As described above, the present invention relates to a multi-gap spark ignition system provided with a plurality of spark gaps which are formed in series. And the present invention is characterized in that the length of the spark gaps is gradually increased from the high voltage power source side towards the earth side.

According to the present invention, necessary voltage can be decreased as compared with the conventional spark ignition system of which spark gaps have an equal length to one another.

The multi-gap spark ignition system of the present invention can be applied to the ignition system employing a screw type spark plug provided with two electrodes which are opposed to each other through a predetermined spark gap so as to be electrically insulated from each other.

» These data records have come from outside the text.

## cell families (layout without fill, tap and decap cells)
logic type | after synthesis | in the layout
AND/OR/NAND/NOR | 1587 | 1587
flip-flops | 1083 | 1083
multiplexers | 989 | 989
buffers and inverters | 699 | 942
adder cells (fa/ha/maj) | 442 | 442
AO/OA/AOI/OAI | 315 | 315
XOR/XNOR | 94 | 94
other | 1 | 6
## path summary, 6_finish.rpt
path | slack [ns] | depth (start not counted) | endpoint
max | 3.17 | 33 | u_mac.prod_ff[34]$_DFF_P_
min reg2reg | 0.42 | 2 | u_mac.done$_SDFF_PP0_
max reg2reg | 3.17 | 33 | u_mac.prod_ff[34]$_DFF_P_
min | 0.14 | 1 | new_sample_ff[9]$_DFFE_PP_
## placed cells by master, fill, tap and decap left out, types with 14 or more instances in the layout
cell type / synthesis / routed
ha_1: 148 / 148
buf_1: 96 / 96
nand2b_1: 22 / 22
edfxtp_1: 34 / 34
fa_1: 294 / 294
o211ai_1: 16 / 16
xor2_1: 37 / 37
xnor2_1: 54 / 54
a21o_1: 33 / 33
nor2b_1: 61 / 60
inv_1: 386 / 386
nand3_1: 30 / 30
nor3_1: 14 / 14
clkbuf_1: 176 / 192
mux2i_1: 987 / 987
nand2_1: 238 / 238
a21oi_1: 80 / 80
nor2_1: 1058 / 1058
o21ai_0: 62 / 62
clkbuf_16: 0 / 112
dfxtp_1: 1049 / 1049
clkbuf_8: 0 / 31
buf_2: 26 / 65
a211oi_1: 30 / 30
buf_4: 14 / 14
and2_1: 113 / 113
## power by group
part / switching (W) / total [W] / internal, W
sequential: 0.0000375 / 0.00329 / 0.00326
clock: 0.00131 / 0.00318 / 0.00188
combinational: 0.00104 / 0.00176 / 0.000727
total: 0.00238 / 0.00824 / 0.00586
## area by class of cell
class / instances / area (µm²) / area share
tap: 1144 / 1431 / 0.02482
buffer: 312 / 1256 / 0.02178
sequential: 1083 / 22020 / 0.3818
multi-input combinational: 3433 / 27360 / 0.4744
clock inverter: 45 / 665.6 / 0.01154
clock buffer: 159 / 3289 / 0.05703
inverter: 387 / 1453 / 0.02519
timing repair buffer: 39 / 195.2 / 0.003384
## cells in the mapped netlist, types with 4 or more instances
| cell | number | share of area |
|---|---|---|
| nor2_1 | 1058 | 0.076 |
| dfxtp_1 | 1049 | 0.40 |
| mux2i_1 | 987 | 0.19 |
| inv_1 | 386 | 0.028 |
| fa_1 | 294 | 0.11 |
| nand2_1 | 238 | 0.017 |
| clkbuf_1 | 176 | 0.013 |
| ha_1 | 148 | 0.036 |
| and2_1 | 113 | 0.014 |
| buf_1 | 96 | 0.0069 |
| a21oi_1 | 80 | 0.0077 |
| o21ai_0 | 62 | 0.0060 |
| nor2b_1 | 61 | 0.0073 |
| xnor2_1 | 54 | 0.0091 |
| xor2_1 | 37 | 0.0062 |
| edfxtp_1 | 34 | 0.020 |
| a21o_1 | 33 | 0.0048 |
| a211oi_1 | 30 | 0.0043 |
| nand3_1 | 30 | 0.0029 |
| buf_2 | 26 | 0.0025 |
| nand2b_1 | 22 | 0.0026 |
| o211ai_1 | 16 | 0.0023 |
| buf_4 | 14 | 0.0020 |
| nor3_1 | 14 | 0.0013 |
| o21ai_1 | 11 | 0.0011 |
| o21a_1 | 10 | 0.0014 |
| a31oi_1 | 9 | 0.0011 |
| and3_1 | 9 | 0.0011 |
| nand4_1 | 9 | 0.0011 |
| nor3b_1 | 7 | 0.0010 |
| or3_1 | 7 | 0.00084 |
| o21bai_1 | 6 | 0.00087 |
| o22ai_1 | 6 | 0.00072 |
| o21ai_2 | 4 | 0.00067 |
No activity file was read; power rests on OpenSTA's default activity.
$ cat config.mk
export PLATFORM = sky130hd
export DESIGN_NAME = complex_phase_ramp_rotator
export DESIGN_NICKNAME = d
export VERILOG_FILES = /design/src/rtl/cprr_pkg.sv /design/src/rtl/cprr_div.sv /design/src/rtl/cprr_cordic.sv /design/src/rtl/cprr_cmul.sv /design/src/rtl/complex_phase_ramp_rotator.sv
export SDC_FILE = /design/constraint.sdc
export NUM_CORES = 2
export LEC_CHECK = 0
export BUFFER_PORTS_ARGS = -buffer_cell sky130_fd_sc_hd__buf_2
export CORE_UTILIZATION = 55
export CTS_CLUSTER_SIZE = 12
export DETAILED_ROUTE_END_ITERATION = 10
export PLACE_DENSITY = 0.71
export SLEW_MARGIN = 5
export SYNTH_ARGS = -nofsm -noshare
export SYNTH_HDL_FRONTEND = slang
export SYNTH_SLANG_ARGS = --single-unit
$ cat constraint.sdc
create_clock -name clk -period 13.02 [get_ports clk]
set_clock_uncertainty 0.1 [all_clocks]
set_input_delay 0 -clock clk [delete_from_list [all_inputs] [get_ports clk]]
set_output_delay 0 -clock clk [all_outputs]
set_load 0.1 [all_outputs]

Having now fully described the invention, it will be apparent to one of ordinary skill in the art that many changes and modifications can be made thereto without departing from the spirit or scope of the invention as set forth herein.

Claims

1. A multi-gap spark ignition system to be installed in an internal combustion engine for igniting air-fuel mixture introduced therein, comprising:

a plurality of electrodes which are adapted to be installed in the wall defining a combustion chamber of the engine to form at least three spark gaps therebetween exposed to the chamber;

a high voltage power source which supplies an electric current to said plurality of electrodes for generating breakdown in said spark gaps;

said electrodes being composed of a high voltage electrode which is connected to said high voltage power source, an earth electrode which is earthed, and a plurality of intermediate electrodes which are positioned between said high voltage electrode and said earth electrode;

said electrodes projecting into said combustion chamber to form said spark gaps between two projecting ends of adjacent two electrodes with said electrodes being arranged in series through said spark gaps and said projecting ends being in the shape of the Letter L with said ends of adjacent electrodes being opposed;

said electrodes being buried within an insulating plate which is adapted to be interposed between a cylinder block and a cylinder head of the internal combustion engine;

said insulating plate being provided with a central hole to define one portion of the combustion chamber with one end of each electrode projecting into said hole; and

the length of said spark gaps gradually increasing from the high voltage power source side towards the earth side.